## config.mk

```make
export PLATFORM = sky130hd
export DESIGN_NAME = bus_hold_owner_set
export DESIGN_NICKNAME = d
export VERILOG_FILES = /design/src/hw/rtl/bhos_pkg.sv /design/src/hw/rtl/bhos_in_reg.sv /design/src/hw/rtl/bhos_core.sv /design/src/hw/rtl/bhos_out_reg.sv /design/src/hw/rtl/bus_hold_owner_set.sv
export VERILOG_INCLUDE_DIRS = /design/src /design/src/hw/rtl
export SDC_FILE = /design/constraint.sdc
export NUM_CORES = 1
export LEC_CHECK = 0
export ABC_AREA = 1
export ABC_CLOCK_PERIOD_IN_PS = 5500
export BUFFER_PORTS_ARGS = -buffer_cell sky130_fd_sc_hd__buf_2
export CORE_ASPECT_RATIO = 1.25
export CORE_MARGIN = 5
export CORE_UTILIZATION = 54
export DETAILED_ROUTE_END_ITERATION = 10
export PLACE_DENSITY = 0.84
export SYNTH_ARGS = -nofsm -noshare
export SYNTH_HDL_FRONTEND = slang
export SYNTH_SLANG_ARGS = --single-unit
```

## constraint.sdc

```tcl
create_clock -name clk -period 5.5 [get_ports clk]
set_input_delay 0.55 -clock clk [delete_from_list [all_inputs] [get_ports clk]]
set_output_delay 0.55 -clock clk [all_outputs]
set_load 0.005 [all_outputs]
```

## src/hw/rtl/bus_hold_owner_set_assert.svh

```systemverilog
// Assertion macros shared by the RTL.
`ifndef BUS_HOLD_OWNER_SET_ASSERT_SVH
`define BUS_HOLD_OWNER_SET_ASSERT_SVH

`ifndef ASSERT_OFF

`define BHOS_ASSERT(label, clk, rst_n, expr) \
    label: assert property (@(posedge clk) disable iff (!rst_n) (expr)) \
        else $error("bhos assertion failed");

`define BHOS_ASSERT_NEXT(label, clk, rst_n, ante, cons) \
    label: assert property (@(posedge clk) disable iff (!rst_n) (ante) |=> (cons)) \
        else $error("bhos assertion failed");

`else

`define BHOS_ASSERT(label, clk, rst_n, expr)

`define BHOS_ASSERT_NEXT(label, clk, rst_n, ante, cons)

`endif

`endif

```

## src/hw/rtl/bhos_pkg.sv

```systemverilog
`default_nettype none

package bhos_pkg;

    localparam int FUNC_W     = 2;
    localparam int OWNER_W    = 8;
    localparam int COUNT_W    = 4;
    localparam int TOTAL_W    = 32;

    typedef enum logic [FUNC_W-1:0] {
        FUNC_RELEASE = 2'd0,
        FUNC_HOLD    = 2'd1,
        FUNC_ACK     = 2'd2
    } func_t;

    typedef struct packed {
        logic [FUNC_W-1:0]  func;
        logic [OWNER_W-1:0] owner_id;
    } in_word_t;

    typedef struct packed {
        logic               changed;
        logic               rejected;
        logic               held;
        logic               acked;
        logic [COUNT_W-1:0] holder_count;
        logic [TOTAL_W-1:0] hold_total;
        logic [TOTAL_W-1:0] release_total;
        logic [TOTAL_W-1:0] overflow_total;
    } out_word_t;

    typedef struct packed {
        logic     valid;
        in_word_t word;
    } stage_t;

endpackage

`default_nettype wire

```

## src/hw/rtl/bhos_in_reg.sv

```systemverilog
`default_nettype none

module bhos_in_reg
(
    input  wire logic               clk,
    input  wire logic               rst_n,
    input  wire logic               req_valid,
    output logic                    req_stall,
    input  wire bhos_pkg::in_word_t req_word,
    input  wire logic               out_ready,
    output logic                    advance,
    output bhos_pkg::stage_t        stage
);

    logic               valid_reg;
    logic               valid_next;
    bhos_pkg::in_word_t word_reg;
    logic               accept;

    assign advance   = valid_reg && out_ready;
    assign req_stall = valid_reg && !out_ready;
    assign accept    = req_valid && !req_stall;

    always_comb
    begin
        valid_next = valid_reg;
        if (accept)
        begin
            valid_next = 1'b1;
        end
        else if (advance)
        begin
            valid_next = 1'b0;
        end
    end

    always_ff @(posedge clk or negedge rst_n)
    begin
        if (!rst_n)
        begin
            valid_reg <= 1'b0;
        end
        else
        begin
            valid_reg <= valid_next;
        end
    end

    always_ff @(posedge clk)
    begin
        if (accept)
        begin
            word_reg <= req_word;
        end
    end

    assign stage.valid = valid_reg;
    assign stage.word  = word_reg;

endmodule

`default_nettype wire

```

## src/hw/rtl/bhos_core.sv

```systemverilog
`default_nettype none

`include "bus_hold_owner_set_assert.svh"

module bhos_core
#(
    parameter int MAX_HOLDERS = 8,
    parameter int OWNER_BITS  = 8
)
(
    input  wire logic             clk,
    input  wire logic             rst_n,
    input  wire bhos_pkg::stage_t stage,
    input  wire logic             advance,
    output bhos_pkg::out_word_t   result
);

    localparam int CW = $clog2(MAX_HOLDERS + 1);

    logic [OWNER_BITS-1:0]               slot_reg   [MAX_HOLDERS];
    logic [OWNER_BITS-1:0]               slot_next  [MAX_HOLDERS];
    logic [CW-1:0]                       count_reg;
    logic [CW-1:0]                       count_next;
    logic [bhos_pkg::TOTAL_W-1:0]        hold_reg;
    logic [bhos_pkg::TOTAL_W-1:0]        hold_next;
    logic [bhos_pkg::TOTAL_W-1:0]        release_reg;
    logic [bhos_pkg::TOTAL_W-1:0]        release_next;
    logic [bhos_pkg::TOTAL_W-1:0]        overflow_reg;
    logic [bhos_pkg::TOTAL_W-1:0]        overflow_next;
    logic                                ack_reg;
    logic                                ack_next;

    logic [OWNER_BITS-1:0]  owner;
    logic [MAX_HOLDERS-1:0] match;
    logic [MAX_HOLDERS-1:0] at_or_above;
    logic                   present;
    logic                   full;
    logic                   null_owner;
    logic                   is_hold;
    logic                   is_release;
    logic                   is_ack;
    logic                   do_add;
    logic                   do_overflow;
    logic                   do_release;

    assign owner      = OWNER_BITS'(stage.word.owner_id);
    assign null_owner = (owner == '0);
    assign is_hold    = (stage.word.func == bhos_pkg::FUNC_HOLD);
    assign is_release = (stage.word.func == bhos_pkg::FUNC_RELEASE);
    assign is_ack     = (stage.word.func == bhos_pkg::FUNC_ACK);
    assign full       = (count_reg == CW'(MAX_HOLDERS));

    // Unused slots hold zero, so for a non-null owner only live entries can
    // match; owners are unique so at most one bit is set.
    always_comb
    begin
        for (int i = 0; i < MAX_HOLDERS; i++)
        begin
            match[i] = (slot_reg[i] == owner);
        end
    end

    always_comb
    begin
        at_or_above[0] = match[0];
        for (int i = 1; i < MAX_HOLDERS; i++)
        begin
            at_or_above[i] = at_or_above[i-1] | match[i];
        end
    end

    assign present     = |match;
    assign do_add      = is_hold && !null_owner && !present && !full;
    assign do_overflow = is_hold && !null_owner && !present && full;
    assign do_release  = is_release && !null_owner && present;

    for (genvar g = 0; g < MAX_HOLDERS; g++)
    begin : g_slot
        logic [OWNER_BITS-1:0] upper;
        if (g < MAX_HOLDERS - 1)
        begin : g_shift
            assign upper = slot_reg[g+1];
        end
        else
        begin : g_last
            assign upper = '0;
        end

        always_comb
        begin
            slot_next[g] = slot_reg[g];
            if (do_release && at_or_above[g])
            begin
                slot_next[g] = upper;
            end
            else if (do_add && (count_reg == CW'(g)))
            begin
                slot_next[g] = owner;
            end
        end
    end

    always_comb
    begin
        count_next    = count_reg;
        hold_next     = hold_reg;
        release_next  = release_reg;
        overflow_next = overflow_reg;
        ack_next      = ack_reg;
        if (do_add)
        begin
            count_next = count_reg + CW'(1);
            hold_next  = hold_reg + 32'd1;
        end
        if (do_overflow)
        begin
            overflow_next = overflow_reg + 32'd1;
        end
        if (do_release)
        begin
            count_next   = count_reg - CW'(1);
            release_next = release_reg + 32'd1;
        end
        if (is_ack)
        begin
            ack_next = 1'b1;
        end
        else if (do_release && (count_reg == CW'(1)))
        begin
            ack_next = 1'b0;
        end
    end

    always_comb
    begin
        result.changed        = (count_reg != '0) != (count_next != '0);
        result.rejected       = ((is_hold || is_release) && null_owner) || do_overflow;
        result.held           = (count_next != '0);
        result.acked          = ack_next;
        result.holder_count   = bhos_pkg::COUNT_W'(count_next);
        result.hold_total     = hold_next;
        result.release_total  = release_next;
        result.overflow_total = overflow_next;
    end

    always_ff @(posedge clk or negedge rst_n)
    begin
        if (!rst_n)
        begin
            for (int i = 0; i < MAX_HOLDERS; i++)
            begin
                slot_reg[i] <= '0;
            end
            count_reg    <= '0;
            hold_reg     <= '0;
            release_reg  <= '0;
            overflow_reg <= '0;
            ack_reg      <= 1'b0;
        end
        else if (advance)
        begin
            for (int i = 0; i < MAX_HOLDERS; i++)
            begin
                slot_reg[i] <= slot_next[i];
            end
            count_reg    <= count_next;
            hold_reg     <= hold_next;
            release_reg  <= release_next;
            overflow_reg <= overflow_next;
            ack_reg      <= ack_next;
        end
    end

    `BHOS_ASSERT(a_count_bound, clk, rst_n, count_reg <= CW'(MAX_HOLDERS))
    `BHOS_ASSERT(a_match_unique, clk, rst_n, !stage.valid || null_owner || $onehot0(match))
    `BHOS_ASSERT_NEXT(a_last_release_clears_ack, clk, rst_n, advance && do_release && (count_reg == CW'(1)), !ack_reg && (count_reg == '0))
    `BHOS_ASSERT_NEXT(a_add_grows, clk, rst_n, advance && do_add, count_reg == $past(count_reg) + CW'(1))

endmodule

`default_nettype wire

```

## src/hw/rtl/bhos_out_reg.sv

```systemverilog
`default_nettype none

`include "bus_hold_owner_set_assert.svh"

module bhos_out_reg
(
    input  wire logic                clk,
    input  wire logic                rst_n,
    input  wire logic                load,
    input  wire bhos_pkg::out_word_t result,
    output logic                     out_ready,
    output logic                     rsp_valid,
    input  wire logic                rsp_stall,
    output bhos_pkg::out_word_t      rsp_word
);

    logic                valid_reg;
    logic                valid_next;
    bhos_pkg::out_word_t word_reg;

    assign out_ready = !valid_reg || !rsp_stall;

    always_comb
    begin
        valid_next = valid_reg;
        if (load)
        begin
            valid_next = 1'b1;
        end
        else if (!rsp_stall)
        begin
            valid_next = 1'b0;
        end
    end

    always_ff @(posedge clk or negedge rst_n)
    begin
        if (!rst_n)
        begin
            valid_reg <= 1'b0;
        end
        else
        begin
            valid_reg <= valid_next;
        end
    end

    always_ff @(posedge clk)
    begin
        if (load)
        begin
            word_reg <= result;
        end
    end

    assign rsp_valid = valid_reg;
    assign rsp_word  = word_reg;

    `BHOS_ASSERT(a_load_only_when_free, clk, rst_n, !load || out_ready)
    `BHOS_ASSERT_NEXT(a_drain_empties, clk, rst_n, valid_reg && !rsp_stall && !load, !valid_reg)

endmodule

`default_nettype wire

```

## src/hw/rtl/bus_hold_owner_set.sv

```systemverilog
// Bus hold owner set.
// Request channel: req_valid / req_stall / req_word carry one word with an
// operation (release, hold, poller acknowledge) and an owner identifier.
// Response channel: rsp_valid / rsp_stall / rsp_word carry one word per
// request with the changed and rejected flags, held and acked status, the
// holder count and the three wrapping 32-bit totals.
// A word is taken at a rising edge with valid high and stall low.
// A request taken sits in the input register; when it advances it is applied
// to the owner set and its response is loaded into the response register.
// Throughput: one request per cycle while rsp_stall is low; the set lookup,
// compaction and counter updates are one pass of logic between the input and
// response registers. When rsp_stall holds, the response register keeps its
// word, the request in the input register waits, and req_stall rises until
// the response is taken. Reset (rst_n low, asynchronous) empties the set,
// clears the acknowledge flag, zeroes all totals and drops both valid flags;
// no clearing pass is needed, so requests are taken right after reset.
`default_nettype none

module bus_hold_owner_set
#(
    parameter int MAX_HOLDERS = 8,
    parameter int OWNER_BITS  = 8
)
(
    input  wire logic                clk,
    input  wire logic                rst_n,
    input  wire logic                req_valid,
    output logic                     req_stall,
    input  wire bhos_pkg::in_word_t  req_word,
    output logic                     rsp_valid,
    input  wire logic                rsp_stall,
    output bhos_pkg::out_word_t      rsp_word
);

    bhos_pkg::stage_t    stage;
    bhos_pkg::out_word_t result;
    logic                out_ready;
    logic                advance;

    bhos_in_reg u_in_reg
    (
        .clk       (clk),
        .rst_n     (rst_n),
        .req_valid (req_valid),
        .req_stall (req_stall),
        .req_word  (req_word),
        .out_ready (out_ready),
        .advance   (advance),
        .stage     (stage)
    );

    bhos_core
    #(
        .MAX_HOLDERS (MAX_HOLDERS),
        .OWNER_BITS  (OWNER_BITS)
    )
    u_core
    (
        .clk     (clk),
        .rst_n   (rst_n),
        .stage   (stage),
        .advance (advance),
        .result  (result)
    );

    bhos_out_reg u_out_reg
    (
        .clk       (clk),
        .rst_n     (rst_n),
        .load      (advance),
        .result    (result),
        .out_ready (out_ready),
        .rsp_valid (rsp_valid),
        .rsp_stall (rsp_stall),
        .rsp_word  (rsp_word)
    );

endmodule

`default_nettype wire
```

==> results of run 1 <==
## synthesized netlist by cell type (2+ instances only)
cell type	instances	area, um^2
a21oi_2	2	17.5
a21oi_4	2	32.5
nand4_1	34	213
nand2_4	4	45.0
edfxtp_1	114	3420
nand3_1	30	150
nor4_1	26	163
a21oi_1	28	140
nand3b_1	2	15.0
nor4b_1	2	17.5
inv_2	8	30.0
nor2_4	2	22.5
o21ai_0	177	886
ha_1	7	87.6
nand3_2	2	20.0
o21ai_2	3	26.3
nor2_2	2	12.5
inv_1	190	713
nand2_2	2	12.5
buf_1	4	15.0
buf_4	15	113
o211ai_1	8	60.1
dfrtp_1	167	4180
nand2_1	653	2450
xor2_1	88	771
clkbuf_1	28	105
and2_1	2	12.5
nor2_1	176	661
nor3_1	37	185
xnor2_1	20	175
buf_2	20	100
a31oi_1	13	81.3
o21ai_1	8	40.0
nor3b_1	2	15.0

# What is needed:
What is the number of lines in these entries that hold "flags"? Reply with the figure alone.

# Exercise result:
2